An example of mmap() returning -EACCESS if the policy is enabled:
mmap(0, size, PROT_READ | PROT_WRITE | PROT_EXEC, flags, 0, 0);
Similarly, mprotect() would return -EACCESS below:
addr = mmap(0, size, PROT_READ | PROT_EXEC, flags, 0, 0);
mprotect(addr, size, PROT_READ | PROT_WRITE | PROT_EXEC);
With the past vma writeable permission tracking, mprotect() below would
also fail with -EACCESS:
addr = mmap(0, size, PROT_READ | PROT_WRITE, flags, 0, 0);
mprotect(addr, size, PROT_READ | PROT_EXEC);
While the above could be achieved by checking PROT_WRITE & PROT_EXEC on
mmap/mprotect and denying mprotect(PROT_EXEC) altogether (current
systemd MDWE approach via SECCOMP BPF filters), we want the following
scenario to succeed:
addr = mmap(0, size, PROT_READ | PROT_EXEC, flags, 0, 0);
mprotect(addr, size, PROT_READ | PROT_EXEC | PROT_BTI);
where PROT_BTI enables branch tracking identification on arm64.

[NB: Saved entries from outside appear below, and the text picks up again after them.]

**config.mk**
```make
export PLATFORM = sky130hd
export DESIGN_NAME = alu_nibble_sequencer_flat
export DESIGN_NICKNAME = d
export VERILOG_FILES = /design/src/rtl/alu_nibble_sequencer_if.sv /design/src/rtl/alu_nibble_sequencer.sv /design/src/flat_wrapper.sv
export SDC_FILE = /design/constraint.sdc
export NUM_CORES = 1
export LEC_CHECK = 0
export ABC_AREA = 1
export CAP_MARGIN = 40
export CELL_PAD_IN_SITES_DETAIL_PLACEMENT = 0
export CELL_PAD_IN_SITES_GLOBAL_PLACEMENT = 1
export CORE_ASPECT_RATIO = 1.2
export CORE_MARGIN = 2
export CORE_UTILIZATION = 37
export DETAILED_ROUTE_END_ITERATION = 16
export PLACE_DENSITY_LB_ADDON = 0.05
export SLEW_MARGIN = 10
export SYNTH_ARGS = -nofsm -noshare
export SYNTH_HDL_FRONTEND = slang
export SYNTH_SLANG_ARGS = --single-unit
export TNS_END_PERCENT = 20
```
**constraint.sdc**
```tcl
create_clock -name clock -period 4.4 [get_ports clock]
set_input_delay 1.32 -clock clock [delete_from_list [all_inputs] [get_ports clock]]
set_output_delay 1.32 -clock clock [all_outputs]
set_load 0.005 [all_outputs]
```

The choice for a DENY_WRITE_EXEC personality flag, inherited on fork()
and execve(), was made by analogy to READ_IMPLIES_EXEC.
Note that it is sufficient to check for VM_WAS_WRITE in
map_deny_write_exec() as this flag is always set on VM_WRITE mappings.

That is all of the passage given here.